■ INFORMATION GIVEN:
|---|
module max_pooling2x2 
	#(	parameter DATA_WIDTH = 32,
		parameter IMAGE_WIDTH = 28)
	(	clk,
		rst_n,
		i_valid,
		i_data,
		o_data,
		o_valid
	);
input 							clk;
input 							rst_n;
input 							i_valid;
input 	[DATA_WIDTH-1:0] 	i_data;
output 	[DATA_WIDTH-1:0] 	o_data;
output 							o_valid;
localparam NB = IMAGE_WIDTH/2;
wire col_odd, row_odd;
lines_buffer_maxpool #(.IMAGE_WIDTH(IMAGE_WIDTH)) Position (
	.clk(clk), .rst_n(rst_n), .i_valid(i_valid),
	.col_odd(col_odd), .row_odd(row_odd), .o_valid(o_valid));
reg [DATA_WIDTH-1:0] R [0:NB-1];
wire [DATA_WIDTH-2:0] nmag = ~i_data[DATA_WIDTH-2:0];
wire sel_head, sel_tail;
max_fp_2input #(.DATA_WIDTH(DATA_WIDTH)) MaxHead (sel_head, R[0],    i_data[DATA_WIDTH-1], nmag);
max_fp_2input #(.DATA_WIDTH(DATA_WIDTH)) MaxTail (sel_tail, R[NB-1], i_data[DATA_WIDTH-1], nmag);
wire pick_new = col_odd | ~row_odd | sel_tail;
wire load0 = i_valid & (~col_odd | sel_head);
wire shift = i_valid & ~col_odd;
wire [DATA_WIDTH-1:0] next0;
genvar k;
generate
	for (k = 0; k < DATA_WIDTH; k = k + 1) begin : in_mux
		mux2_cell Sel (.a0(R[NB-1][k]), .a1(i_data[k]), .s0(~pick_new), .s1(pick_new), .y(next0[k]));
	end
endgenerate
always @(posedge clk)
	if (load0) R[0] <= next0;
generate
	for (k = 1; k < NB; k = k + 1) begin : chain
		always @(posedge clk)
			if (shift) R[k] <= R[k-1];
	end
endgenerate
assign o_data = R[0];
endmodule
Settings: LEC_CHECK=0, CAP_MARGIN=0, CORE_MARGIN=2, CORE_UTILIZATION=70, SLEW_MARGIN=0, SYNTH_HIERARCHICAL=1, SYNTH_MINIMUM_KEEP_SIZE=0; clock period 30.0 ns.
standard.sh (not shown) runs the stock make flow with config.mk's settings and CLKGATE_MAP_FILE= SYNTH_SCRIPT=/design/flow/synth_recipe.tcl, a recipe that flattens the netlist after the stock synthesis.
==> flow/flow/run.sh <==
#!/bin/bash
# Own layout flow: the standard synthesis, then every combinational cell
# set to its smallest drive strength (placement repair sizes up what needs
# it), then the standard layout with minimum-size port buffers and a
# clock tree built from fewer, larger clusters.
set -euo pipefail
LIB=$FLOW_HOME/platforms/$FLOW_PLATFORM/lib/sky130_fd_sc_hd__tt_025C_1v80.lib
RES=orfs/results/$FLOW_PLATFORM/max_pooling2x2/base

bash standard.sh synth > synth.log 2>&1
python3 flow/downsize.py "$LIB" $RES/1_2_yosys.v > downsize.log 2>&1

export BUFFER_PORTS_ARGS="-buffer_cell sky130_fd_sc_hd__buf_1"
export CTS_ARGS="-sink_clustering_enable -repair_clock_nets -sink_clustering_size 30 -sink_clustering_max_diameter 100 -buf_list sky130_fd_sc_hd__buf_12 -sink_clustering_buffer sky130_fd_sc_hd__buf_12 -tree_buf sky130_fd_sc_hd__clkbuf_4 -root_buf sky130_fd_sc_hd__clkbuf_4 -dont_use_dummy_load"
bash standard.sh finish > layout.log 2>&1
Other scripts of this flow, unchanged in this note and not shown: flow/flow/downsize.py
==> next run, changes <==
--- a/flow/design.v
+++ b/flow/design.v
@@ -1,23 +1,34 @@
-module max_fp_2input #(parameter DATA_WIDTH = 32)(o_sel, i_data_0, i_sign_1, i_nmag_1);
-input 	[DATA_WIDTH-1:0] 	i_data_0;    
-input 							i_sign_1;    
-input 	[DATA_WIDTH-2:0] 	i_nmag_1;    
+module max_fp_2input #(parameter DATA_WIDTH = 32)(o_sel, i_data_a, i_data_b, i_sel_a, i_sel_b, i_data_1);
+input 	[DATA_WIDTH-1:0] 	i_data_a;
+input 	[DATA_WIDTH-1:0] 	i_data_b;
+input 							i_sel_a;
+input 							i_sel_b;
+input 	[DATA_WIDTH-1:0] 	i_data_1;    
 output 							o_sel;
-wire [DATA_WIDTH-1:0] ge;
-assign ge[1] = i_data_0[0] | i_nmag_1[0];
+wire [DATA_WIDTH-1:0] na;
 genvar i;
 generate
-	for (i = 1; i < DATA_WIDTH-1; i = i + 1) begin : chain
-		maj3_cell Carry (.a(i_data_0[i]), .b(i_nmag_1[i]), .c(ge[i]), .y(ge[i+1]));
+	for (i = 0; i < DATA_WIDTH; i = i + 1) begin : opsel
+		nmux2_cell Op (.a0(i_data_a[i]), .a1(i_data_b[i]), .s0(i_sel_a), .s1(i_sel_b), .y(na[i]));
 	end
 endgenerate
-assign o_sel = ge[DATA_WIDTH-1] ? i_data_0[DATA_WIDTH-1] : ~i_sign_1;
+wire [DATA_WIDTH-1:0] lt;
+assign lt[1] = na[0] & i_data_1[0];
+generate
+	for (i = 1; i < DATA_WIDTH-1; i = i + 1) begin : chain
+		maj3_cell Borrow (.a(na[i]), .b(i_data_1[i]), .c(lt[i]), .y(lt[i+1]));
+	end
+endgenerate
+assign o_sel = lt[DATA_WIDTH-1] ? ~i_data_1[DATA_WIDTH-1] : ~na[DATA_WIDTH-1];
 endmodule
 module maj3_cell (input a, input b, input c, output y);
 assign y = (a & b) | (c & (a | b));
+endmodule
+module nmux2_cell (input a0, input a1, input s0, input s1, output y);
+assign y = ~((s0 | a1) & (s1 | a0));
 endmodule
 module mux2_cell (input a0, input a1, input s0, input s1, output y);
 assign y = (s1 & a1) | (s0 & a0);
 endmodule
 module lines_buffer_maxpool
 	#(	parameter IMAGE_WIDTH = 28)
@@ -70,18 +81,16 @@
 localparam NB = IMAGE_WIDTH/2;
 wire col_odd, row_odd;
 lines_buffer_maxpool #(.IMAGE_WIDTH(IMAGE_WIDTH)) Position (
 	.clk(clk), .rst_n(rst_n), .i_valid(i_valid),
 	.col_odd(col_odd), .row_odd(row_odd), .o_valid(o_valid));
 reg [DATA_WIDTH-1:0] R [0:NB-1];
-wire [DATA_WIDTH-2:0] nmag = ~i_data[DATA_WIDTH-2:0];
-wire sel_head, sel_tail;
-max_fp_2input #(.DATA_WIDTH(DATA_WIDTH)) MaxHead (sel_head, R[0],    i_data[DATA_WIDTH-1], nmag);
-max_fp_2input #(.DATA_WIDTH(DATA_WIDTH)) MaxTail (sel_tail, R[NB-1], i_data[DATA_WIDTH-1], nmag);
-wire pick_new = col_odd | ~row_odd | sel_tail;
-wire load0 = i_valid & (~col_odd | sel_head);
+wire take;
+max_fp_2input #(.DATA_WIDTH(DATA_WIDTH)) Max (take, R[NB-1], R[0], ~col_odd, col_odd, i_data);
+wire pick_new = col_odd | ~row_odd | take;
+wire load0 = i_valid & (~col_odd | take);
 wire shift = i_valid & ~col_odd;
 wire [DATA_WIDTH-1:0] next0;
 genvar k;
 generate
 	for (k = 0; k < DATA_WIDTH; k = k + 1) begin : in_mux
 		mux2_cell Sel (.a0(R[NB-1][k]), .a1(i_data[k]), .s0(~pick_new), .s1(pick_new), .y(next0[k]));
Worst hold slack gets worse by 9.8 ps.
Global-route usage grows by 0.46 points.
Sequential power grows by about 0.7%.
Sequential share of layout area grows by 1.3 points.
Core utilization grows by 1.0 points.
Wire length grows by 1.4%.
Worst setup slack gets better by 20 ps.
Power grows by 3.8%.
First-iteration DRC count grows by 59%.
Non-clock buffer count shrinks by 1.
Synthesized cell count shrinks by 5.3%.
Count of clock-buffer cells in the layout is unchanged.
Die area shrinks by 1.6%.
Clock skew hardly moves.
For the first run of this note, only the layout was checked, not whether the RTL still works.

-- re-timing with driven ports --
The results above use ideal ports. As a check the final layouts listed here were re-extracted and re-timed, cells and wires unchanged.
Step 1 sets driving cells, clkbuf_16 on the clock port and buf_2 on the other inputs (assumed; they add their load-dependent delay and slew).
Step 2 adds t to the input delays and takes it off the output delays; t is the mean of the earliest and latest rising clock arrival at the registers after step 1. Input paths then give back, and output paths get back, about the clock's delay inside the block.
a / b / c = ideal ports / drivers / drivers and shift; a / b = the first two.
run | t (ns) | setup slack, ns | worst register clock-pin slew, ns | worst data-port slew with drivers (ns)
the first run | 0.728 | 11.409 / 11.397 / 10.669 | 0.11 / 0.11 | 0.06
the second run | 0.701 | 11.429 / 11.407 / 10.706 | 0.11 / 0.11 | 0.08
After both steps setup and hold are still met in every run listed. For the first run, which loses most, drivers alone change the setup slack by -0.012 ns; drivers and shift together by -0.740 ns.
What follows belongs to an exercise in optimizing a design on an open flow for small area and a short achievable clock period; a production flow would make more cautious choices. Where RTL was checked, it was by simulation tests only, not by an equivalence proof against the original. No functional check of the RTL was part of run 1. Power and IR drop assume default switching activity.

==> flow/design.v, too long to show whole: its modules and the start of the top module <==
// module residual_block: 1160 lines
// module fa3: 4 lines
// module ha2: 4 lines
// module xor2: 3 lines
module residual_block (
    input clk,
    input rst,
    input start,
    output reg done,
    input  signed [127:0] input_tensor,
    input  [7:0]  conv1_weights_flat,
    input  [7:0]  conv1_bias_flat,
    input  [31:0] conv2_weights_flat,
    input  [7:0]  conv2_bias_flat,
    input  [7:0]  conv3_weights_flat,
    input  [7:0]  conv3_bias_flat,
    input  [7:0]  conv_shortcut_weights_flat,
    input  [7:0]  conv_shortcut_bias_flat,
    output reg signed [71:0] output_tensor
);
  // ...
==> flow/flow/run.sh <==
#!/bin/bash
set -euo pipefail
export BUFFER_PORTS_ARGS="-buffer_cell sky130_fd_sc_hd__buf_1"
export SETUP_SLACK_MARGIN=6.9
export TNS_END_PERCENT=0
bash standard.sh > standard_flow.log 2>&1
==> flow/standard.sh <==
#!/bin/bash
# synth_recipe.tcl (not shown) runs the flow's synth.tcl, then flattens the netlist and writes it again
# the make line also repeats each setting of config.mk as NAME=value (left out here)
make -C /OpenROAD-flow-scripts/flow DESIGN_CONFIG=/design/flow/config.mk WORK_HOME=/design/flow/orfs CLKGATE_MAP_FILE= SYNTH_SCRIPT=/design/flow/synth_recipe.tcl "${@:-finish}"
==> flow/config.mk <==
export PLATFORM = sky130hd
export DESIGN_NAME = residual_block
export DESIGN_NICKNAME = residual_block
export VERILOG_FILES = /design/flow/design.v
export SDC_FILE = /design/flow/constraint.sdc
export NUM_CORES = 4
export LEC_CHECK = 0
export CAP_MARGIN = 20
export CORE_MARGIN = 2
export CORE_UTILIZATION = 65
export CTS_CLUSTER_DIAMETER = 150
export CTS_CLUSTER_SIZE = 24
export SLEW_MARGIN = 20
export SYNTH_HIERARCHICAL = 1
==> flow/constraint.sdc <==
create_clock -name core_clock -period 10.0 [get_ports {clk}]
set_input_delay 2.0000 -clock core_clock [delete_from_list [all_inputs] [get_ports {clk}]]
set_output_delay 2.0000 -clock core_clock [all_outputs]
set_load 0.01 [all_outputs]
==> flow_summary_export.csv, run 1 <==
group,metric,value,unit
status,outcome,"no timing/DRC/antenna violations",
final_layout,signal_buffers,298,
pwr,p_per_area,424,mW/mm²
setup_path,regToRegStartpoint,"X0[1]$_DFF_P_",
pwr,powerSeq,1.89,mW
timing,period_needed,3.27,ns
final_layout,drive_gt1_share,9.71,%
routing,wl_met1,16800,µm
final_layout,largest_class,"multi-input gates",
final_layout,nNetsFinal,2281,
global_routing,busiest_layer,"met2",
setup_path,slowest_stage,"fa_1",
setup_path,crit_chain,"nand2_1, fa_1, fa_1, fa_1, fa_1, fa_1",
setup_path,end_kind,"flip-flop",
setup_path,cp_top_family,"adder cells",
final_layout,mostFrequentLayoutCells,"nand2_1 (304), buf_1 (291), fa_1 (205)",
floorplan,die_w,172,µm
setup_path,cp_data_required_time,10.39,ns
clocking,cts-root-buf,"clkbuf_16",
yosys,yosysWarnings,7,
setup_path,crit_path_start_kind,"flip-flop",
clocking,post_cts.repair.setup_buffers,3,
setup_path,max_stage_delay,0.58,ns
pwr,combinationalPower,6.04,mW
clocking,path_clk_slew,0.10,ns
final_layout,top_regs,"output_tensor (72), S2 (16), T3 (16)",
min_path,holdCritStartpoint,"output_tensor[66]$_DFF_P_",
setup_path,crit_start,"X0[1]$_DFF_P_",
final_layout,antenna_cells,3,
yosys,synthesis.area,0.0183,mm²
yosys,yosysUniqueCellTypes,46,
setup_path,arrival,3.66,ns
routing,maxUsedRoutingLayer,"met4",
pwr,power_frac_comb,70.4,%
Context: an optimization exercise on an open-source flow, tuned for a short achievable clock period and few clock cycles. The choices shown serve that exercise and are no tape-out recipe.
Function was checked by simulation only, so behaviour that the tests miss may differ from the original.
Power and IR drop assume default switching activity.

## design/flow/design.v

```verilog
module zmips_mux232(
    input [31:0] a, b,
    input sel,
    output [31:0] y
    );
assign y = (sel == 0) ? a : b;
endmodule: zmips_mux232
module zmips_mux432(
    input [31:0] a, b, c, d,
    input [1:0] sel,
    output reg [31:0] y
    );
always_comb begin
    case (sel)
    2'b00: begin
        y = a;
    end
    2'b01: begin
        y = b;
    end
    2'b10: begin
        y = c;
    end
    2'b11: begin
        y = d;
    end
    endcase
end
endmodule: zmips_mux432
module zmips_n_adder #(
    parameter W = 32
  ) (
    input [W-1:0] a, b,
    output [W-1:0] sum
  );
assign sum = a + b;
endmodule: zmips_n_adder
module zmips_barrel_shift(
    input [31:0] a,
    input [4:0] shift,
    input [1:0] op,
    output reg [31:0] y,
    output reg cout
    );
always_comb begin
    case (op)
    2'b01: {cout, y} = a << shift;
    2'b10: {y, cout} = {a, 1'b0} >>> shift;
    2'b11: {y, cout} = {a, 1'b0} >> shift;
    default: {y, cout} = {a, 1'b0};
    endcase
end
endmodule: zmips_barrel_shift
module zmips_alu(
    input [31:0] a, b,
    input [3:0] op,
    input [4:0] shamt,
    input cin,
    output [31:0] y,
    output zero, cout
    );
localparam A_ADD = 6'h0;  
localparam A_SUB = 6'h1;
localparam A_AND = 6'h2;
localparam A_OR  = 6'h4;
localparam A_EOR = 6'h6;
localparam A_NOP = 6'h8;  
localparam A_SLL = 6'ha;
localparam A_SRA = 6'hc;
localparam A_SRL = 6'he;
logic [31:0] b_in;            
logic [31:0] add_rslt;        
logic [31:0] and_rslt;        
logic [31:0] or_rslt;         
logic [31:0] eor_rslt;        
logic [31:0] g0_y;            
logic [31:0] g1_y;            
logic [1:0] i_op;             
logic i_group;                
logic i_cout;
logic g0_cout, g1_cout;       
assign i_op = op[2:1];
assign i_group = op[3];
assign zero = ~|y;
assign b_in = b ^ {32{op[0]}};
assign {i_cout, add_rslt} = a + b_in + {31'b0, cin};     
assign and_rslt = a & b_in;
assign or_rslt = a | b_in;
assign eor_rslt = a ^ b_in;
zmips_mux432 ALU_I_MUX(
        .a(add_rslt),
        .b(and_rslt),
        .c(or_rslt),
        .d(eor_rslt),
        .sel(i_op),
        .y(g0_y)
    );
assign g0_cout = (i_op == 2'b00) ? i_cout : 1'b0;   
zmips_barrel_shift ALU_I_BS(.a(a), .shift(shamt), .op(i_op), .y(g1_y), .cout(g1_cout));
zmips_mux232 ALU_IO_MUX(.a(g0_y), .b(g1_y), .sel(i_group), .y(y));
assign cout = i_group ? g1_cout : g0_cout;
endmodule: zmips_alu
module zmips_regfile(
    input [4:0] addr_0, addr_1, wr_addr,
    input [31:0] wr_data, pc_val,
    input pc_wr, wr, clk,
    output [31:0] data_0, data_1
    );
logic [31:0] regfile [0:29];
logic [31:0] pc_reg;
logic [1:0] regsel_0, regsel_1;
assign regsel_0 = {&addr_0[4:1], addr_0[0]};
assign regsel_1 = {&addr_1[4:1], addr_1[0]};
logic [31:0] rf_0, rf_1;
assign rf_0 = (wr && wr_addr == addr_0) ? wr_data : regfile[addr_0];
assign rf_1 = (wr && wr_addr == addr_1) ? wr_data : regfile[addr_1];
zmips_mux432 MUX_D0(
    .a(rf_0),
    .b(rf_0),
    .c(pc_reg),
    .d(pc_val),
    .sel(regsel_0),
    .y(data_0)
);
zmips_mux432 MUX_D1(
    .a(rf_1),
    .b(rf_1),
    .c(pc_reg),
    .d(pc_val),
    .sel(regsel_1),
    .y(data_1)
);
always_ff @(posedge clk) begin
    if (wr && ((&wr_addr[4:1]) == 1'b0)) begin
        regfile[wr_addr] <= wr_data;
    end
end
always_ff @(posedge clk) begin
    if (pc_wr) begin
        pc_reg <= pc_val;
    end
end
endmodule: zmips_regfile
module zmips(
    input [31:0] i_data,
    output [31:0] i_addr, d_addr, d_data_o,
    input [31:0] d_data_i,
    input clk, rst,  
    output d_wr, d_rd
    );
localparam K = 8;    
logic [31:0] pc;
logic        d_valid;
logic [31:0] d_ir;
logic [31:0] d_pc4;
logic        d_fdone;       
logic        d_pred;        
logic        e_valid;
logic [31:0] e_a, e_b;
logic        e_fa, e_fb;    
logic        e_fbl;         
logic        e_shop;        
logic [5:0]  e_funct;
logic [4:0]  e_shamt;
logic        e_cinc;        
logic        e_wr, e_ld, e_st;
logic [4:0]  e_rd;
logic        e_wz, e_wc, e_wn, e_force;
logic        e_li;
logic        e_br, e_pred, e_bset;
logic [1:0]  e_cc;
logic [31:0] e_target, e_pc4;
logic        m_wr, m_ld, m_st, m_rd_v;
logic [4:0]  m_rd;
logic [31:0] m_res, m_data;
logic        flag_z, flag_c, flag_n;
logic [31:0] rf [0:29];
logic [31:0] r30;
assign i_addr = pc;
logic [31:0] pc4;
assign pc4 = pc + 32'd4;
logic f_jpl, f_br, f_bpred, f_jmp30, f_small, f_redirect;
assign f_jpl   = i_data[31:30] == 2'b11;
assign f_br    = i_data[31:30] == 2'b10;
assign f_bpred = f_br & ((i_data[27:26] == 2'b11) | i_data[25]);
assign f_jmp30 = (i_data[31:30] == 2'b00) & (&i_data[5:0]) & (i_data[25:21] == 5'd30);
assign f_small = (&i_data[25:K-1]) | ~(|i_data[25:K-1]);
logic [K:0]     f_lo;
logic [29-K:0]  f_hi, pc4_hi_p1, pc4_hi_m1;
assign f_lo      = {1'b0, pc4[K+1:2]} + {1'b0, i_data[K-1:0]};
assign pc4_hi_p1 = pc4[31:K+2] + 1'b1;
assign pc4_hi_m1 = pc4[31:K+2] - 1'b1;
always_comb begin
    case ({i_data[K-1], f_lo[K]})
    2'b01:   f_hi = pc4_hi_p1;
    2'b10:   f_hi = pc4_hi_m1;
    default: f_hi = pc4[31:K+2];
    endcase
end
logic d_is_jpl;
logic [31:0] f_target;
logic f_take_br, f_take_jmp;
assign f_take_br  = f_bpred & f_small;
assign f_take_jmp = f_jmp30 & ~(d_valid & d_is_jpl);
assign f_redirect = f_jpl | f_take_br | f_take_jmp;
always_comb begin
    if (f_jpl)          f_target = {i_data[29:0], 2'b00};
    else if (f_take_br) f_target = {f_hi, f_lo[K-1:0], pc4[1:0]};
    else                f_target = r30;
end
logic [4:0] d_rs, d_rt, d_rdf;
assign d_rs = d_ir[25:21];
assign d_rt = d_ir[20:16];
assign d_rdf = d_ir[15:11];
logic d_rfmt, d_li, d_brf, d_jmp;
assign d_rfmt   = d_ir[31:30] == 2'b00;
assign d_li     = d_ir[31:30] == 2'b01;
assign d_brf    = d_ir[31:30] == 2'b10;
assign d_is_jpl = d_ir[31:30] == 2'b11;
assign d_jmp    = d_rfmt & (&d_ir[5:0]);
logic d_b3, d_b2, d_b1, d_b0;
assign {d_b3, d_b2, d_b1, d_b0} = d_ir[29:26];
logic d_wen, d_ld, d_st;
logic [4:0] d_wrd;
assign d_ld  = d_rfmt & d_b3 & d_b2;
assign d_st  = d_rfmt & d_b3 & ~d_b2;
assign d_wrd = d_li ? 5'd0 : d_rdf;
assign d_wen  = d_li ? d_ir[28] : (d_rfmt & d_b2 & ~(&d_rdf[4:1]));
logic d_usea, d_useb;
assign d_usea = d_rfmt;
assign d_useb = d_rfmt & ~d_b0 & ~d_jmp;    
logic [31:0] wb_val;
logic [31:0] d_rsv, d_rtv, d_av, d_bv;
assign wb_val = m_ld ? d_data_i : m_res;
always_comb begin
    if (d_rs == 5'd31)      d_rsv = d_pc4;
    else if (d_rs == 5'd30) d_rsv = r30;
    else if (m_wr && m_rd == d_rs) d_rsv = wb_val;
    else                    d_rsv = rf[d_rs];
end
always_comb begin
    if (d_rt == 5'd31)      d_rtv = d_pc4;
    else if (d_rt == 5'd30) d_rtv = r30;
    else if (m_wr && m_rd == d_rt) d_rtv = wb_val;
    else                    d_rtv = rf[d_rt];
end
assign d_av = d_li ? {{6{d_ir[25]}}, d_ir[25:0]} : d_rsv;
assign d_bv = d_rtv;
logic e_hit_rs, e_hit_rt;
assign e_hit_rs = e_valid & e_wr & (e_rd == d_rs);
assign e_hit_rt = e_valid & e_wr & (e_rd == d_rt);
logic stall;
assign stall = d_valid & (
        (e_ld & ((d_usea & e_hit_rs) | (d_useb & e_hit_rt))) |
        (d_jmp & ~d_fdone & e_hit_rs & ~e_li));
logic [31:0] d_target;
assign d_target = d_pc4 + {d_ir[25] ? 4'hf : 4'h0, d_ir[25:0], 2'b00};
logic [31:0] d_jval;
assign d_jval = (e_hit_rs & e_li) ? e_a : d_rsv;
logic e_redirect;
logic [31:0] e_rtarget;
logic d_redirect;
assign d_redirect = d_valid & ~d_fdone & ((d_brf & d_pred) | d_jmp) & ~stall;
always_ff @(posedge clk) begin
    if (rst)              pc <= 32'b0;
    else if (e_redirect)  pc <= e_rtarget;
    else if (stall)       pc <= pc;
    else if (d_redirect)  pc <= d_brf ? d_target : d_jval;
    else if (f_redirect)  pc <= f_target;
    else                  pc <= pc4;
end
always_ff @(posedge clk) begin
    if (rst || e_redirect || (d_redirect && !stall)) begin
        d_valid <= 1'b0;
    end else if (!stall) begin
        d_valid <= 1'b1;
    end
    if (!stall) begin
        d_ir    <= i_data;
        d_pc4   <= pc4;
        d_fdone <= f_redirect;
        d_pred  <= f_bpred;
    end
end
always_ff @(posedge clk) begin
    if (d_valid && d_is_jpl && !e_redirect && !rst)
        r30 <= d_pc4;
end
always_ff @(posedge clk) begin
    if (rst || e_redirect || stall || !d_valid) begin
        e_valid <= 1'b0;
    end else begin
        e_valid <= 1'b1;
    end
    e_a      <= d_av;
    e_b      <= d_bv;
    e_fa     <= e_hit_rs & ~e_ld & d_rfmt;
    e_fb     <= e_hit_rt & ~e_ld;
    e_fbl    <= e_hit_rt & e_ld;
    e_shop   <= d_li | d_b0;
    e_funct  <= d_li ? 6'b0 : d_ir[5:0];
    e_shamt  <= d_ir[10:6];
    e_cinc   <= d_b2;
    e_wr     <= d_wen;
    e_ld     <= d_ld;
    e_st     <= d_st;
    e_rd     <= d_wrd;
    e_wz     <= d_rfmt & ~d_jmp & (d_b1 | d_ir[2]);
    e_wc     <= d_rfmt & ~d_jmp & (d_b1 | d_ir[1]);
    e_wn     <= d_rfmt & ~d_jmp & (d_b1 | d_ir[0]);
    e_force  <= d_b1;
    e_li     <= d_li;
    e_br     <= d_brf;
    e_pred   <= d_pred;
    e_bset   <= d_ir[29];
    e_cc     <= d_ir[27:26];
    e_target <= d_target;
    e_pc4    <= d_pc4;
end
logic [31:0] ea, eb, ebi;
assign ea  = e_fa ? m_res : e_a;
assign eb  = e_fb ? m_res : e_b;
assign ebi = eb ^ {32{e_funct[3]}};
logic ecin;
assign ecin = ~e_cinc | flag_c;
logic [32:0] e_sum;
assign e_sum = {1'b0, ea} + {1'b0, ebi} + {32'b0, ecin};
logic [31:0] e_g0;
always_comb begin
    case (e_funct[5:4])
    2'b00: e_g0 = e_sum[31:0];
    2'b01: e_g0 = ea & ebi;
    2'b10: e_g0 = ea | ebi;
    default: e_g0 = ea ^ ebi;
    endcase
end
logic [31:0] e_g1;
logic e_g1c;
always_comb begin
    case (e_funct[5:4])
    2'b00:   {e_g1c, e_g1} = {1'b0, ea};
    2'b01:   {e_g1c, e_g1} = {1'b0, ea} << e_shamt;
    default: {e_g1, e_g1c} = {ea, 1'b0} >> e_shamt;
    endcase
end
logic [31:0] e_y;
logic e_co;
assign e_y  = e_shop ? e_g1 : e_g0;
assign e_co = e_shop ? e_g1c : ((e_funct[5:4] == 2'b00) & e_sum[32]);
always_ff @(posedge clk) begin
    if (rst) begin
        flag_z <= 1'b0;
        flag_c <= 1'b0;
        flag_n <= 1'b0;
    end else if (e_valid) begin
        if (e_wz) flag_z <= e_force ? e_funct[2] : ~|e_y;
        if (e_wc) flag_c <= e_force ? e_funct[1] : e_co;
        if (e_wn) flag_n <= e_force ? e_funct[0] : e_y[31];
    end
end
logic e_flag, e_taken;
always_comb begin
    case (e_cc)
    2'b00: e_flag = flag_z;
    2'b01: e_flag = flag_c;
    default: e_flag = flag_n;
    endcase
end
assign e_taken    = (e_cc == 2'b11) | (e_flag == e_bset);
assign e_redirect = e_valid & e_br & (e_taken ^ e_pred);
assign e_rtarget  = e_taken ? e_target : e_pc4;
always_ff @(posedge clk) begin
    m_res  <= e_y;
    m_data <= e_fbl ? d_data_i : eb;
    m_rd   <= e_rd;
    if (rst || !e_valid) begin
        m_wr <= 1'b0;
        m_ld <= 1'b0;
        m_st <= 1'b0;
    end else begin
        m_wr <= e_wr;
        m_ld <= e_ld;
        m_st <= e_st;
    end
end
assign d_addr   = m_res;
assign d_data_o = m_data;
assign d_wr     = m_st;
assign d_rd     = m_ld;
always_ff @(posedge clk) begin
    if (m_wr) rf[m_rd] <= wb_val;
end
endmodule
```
|---|
■ YOUR INSTRUCTIONS: When the entries above show the word "MaxHead" in a line, copy that line out.

■ YOUR SOLUTION:
max_fp_2input #(.DATA_WIDTH(DATA_WIDTH)) MaxHead (sel_head, R[0],    i_data[DATA_WIDTH-1], nmag);
-max_fp_2input #(.DATA_WIDTH(DATA_WIDTH)) MaxHead (sel_head, R[0],    i_data[DATA_WIDTH-1], nmag);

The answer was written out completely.